Put succinctly, more of your energy (because emotions are energy) is free to use as we wish.

4. Meal time is anytime you need it to be

As someone who is a very regular breakfast eater and eats the same thing, I never think twice about what I will have because I know I will always have what I need, and I need it as soon as I wake up. When it comes to dinner, I eat when I get home from school or when I am done with a project with the blog. That time shifts and changes, but when I am done, I am hungry and I eat. On the flipside, when you dine with your partner, you want to share the meal with them, so your schedules need to be flexible, patience is sometimes needed, but it is certainly worth it.

5. Bedtime and wake time are yours to choose

Whether you are a night owl or an early bird, your day ends when you say it will end and it begins when you throwback the covers. No need to worry about being quiet, or keeping the lights low or off, the house awakes (if you live alone) when you awake and the day begins.

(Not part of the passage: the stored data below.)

[src/csr_file.sv]
module csr_file import csr_pkg::*; #(
    parameter xword_t RESET_VECTOR = 32'h0000_0100
) (
    input  logic        clk,
    input  logic        rst_i,

    input  csr_op_t     s1_op_i,
    input  csr_addr_t   s1_addr_i,
    input  xword_t      s1_wdata_i,
    input  xword_t      s1_pc_i,

    input  logic        csr_we_i,
    input  logic        trap_take_i,
    input  xword_t      trap_cause_i,
    input  logic        mret_take_i,
    input  priv_t       mode_i,

    input  logic        msip_i,
    input  logic        meip_i,
    input  logic [63:0] mtime_i,
    input  logic [63:0] mtimecmp_i,
    input  logic [63:0] cycle_i,

    output logic        mstatus_mie_o,
    output priv_t       mstatus_mpp_o,
    output logic [2:0]  mie_bits_o,
    output logic [2:0]  mip_bits_o,
    output xword_t      mtvec_o,
    output xword_t      mepc_o,
    output xword_t      resp_rdata_o
);

    logic       mstatus_mie_q;
    logic       mstatus_mpie_q;
    priv_t      mstatus_mpp_q;
    logic [2:0] mie_q;
    xword_t     mtvec_q;
    xword_t     mscratch_q;
    xword_t     mepc_q;
    xword_t     mcause_q;

    logic [2:0] mip_live;
    xword_t     mstatus_rd;
    xword_t     mie_rd;
    xword_t     mip_rd;
    xword_t     rdata;
    xword_t     wdata;
    logic [1:0] mpp_wr;

    // Pending bits come straight from the environment
    assign mip_live = {meip_i, mtime_i >= mtimecmp_i, msip_i};

    always_comb begin
        mstatus_rd = '0;
        mstatus_rd[MSTATUS_MIE_BIT]              = mstatus_mie_q;
        mstatus_rd[MSTATUS_MPIE_BIT]             = mstatus_mpie_q;
        mstatus_rd[MSTATUS_MPP_LSB +: 2]         = mstatus_mpp_q;

        mie_rd = '0;
        mie_rd[IRQ_EXT_BIT]   = mie_q[2];
        mie_rd[IRQ_TIMER_BIT] = mie_q[1];
        mie_rd[IRQ_SOFT_BIT]  = mie_q[0];

        mip_rd = '0;
        mip_rd[IRQ_EXT_BIT]   = mip_live[2];
        mip_rd[IRQ_TIMER_BIT] = mip_live[1];
        mip_rd[IRQ_SOFT_BIT]  = mip_live[0];
    end

    always_comb begin
        case (s1_addr_i)
            ADDR_MSTATUS:  rdata = mstatus_rd;
            ADDR_MISA:     rdata = MISA_VALUE;
            ADDR_MIE:      rdata = mie_rd;
            ADDR_MTVEC:    rdata = mtvec_q;
            ADDR_MSCRATCH: rdata = mscratch_q;
            ADDR_MEPC:     rdata = mepc_q;
            ADDR_MCAUSE:   rdata = mcause_q;
            ADDR_MIP:      rdata = mip_rd;
            ADDR_MCYCLE:   rdata = cycle_i[31:0];
            ADDR_MCYCLEH:  rdata = cycle_i[63:32];
            default:       rdata = '0;
        endcase
    end

    always_comb begin
        case (s1_op_i)
            OP_RW:   wdata = s1_wdata_i;
            OP_RS:   wdata = rdata | s1_wdata_i;
            OP_RC:   wdata = rdata & ~s1_wdata_i;
            default: wdata = rdata;
        endcase
    end

    // MPP is WARL, 01 and 10 fold to U
    assign mpp_wr = (wdata[MSTATUS_MPP_LSB +: 2] == 2'b11) ? 2'b11 : 2'b00;

    always_ff @(posedge clk) begin
        if (rst_i) begin
            mstatus_mie_q  <= 1'b0;
            mstatus_mpie_q <= 1'b0;
            mstatus_mpp_q  <= PRIV_M;
            mie_q          <= '0;
            mtvec_q        <= RESET_VECTOR;
            mscratch_q     <= '0;
            mepc_q         <= '0;
            mcause_q       <= '0;
        end else if (trap_take_i) begin
            mcause_q       <= trap_cause_i;
            mepc_q         <= {s1_pc_i[XLEN-1:2], 2'b00};
            mstatus_mpie_q <= mstatus_mie_q;
            mstatus_mie_q  <= 1'b0;
            mstatus_mpp_q  <= mode_i;
        end else if (mret_take_i) begin
            mstatus_mie_q  <= mstatus_mpie_q;
            mstatus_mpie_q <= 1'b1;
            mstatus_mpp_q  <= PRIV_U;
        end else if (csr_we_i) begin
            // misa, mip, mcycle and unmapped addresses drop the write
            case (s1_addr_i)
                ADDR_MSTATUS: begin
                    mstatus_mie_q  <= wdata[MSTATUS_MIE_BIT];
                    mstatus_mpie_q <= wdata[MSTATUS_MPIE_BIT];
                    mstatus_mpp_q  <= priv_t'(mpp_wr);
                end
                ADDR_MIE:      mie_q      <= {wdata[IRQ_EXT_BIT], wdata[IRQ_TIMER_BIT],
                                              wdata[IRQ_SOFT_BIT]};
                ADDR_MTVEC:    mtvec_q    <= wdata;
                ADDR_MSCRATCH: mscratch_q <= wdata;
                ADDR_MEPC:     mepc_q     <= {wdata[XLEN-1:2], 2'b00};
                ADDR_MCAUSE:   mcause_q   <= wdata;
                default: begin
                end
            endcase
        end
    end

    // Traps and returns report zero read data
    always_ff @(posedge clk) begin
        resp_rdata_o <= (trap_take_i || mret_take_i) ? '0 : rdata;
    end

    assign mstatus_mie_o = mstatus_mie_q;
    assign mstatus_mpp_o = mstatus_mpp_q;
    assign mie_bits_o    = mie_q;
    assign mip_bits_o    = mip_live;
    assign mtvec_o       = mtvec_q;
    assign mepc_o        = mepc_q;

    a_mepc_aligned: assert property (
        @(posedge clk) disable iff (rst_i)
        mepc_q[1:0] == 2'b00
    );

endmodule
`config.mk`:
```
export PLATFORM = sky130hd
export DESIGN_NAME = div_unit
export DESIGN_NICKNAME = d
export VERILOG_FILES = /design/src/hdl/div_pkg.sv /design/src/hdl/div_issue.sv /design/src/hdl/div_core.sv /design/src/hdl/div_result.sv /design/src/hdl/div_unit.sv
export SDC_FILE = /design/constraint.sdc
export NUM_CORES = 1
export LEC_CHECK = 0
export BUFFER_PORTS_ARGS = -buffer_cell sky130_fd_sc_hd__buf_4
export CAP_MARGIN = 20
export CELL_PAD_IN_SITES_DETAIL_PLACEMENT = 0
export CELL_PAD_IN_SITES_GLOBAL_PLACEMENT = 1
export CORE_MARGIN = 4
export CORE_UTILIZATION = 30
export CTS_BUF_LIST = sky130_fd_sc_hd__clkbuf_2
export DETAILED_ROUTE_END_ITERATION = 7
export PLACE_DENSITY = 0.64
export RECOVER_POWER = 25
export REMOVE_ABC_BUFFERS = 1
export SYNTH_ARGS = -nofsm -noshare
export SYNTH_HDL_FRONTEND = slang
export SYNTH_HIERARCHICAL = 1
export SYNTH_SLANG_ARGS = --single-unit
```
`constraint.sdc`:
```
create_clock -name clk -period 3.9 [get_ports clk]
set_clock_uncertainty 0.2 [all_clocks]
set_input_delay 0.585 -clock clk [delete_from_list [all_inputs] [get_ports clk]]
set_output_delay 0.585 -clock clk [all_outputs]
set_load 0.005 [all_outputs]
```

6. Vacations happen when you are able

With no need to check more than one schedule, when you are available and you have the funds, you can enjoy a much-needed getaway. While traveling with a partner is something I now eagerly look forward to, I also loved the flexibility of going when I needed to recharge. I would just look at my dogs and ask them if they were ready, and they always said yes (I think . . . I hope!) and we were off!

7. Change of plans can happen at the drop of a hat

If you are eager to see a movie, but at the last minute, you're not feeling up to it, no worries, just don't go. If you want to leave the party at a certain time or earlier than you expected, you don't have to check with anyone, just leave.

8. You can be as frugal or as lavish with your money as you please (within your means)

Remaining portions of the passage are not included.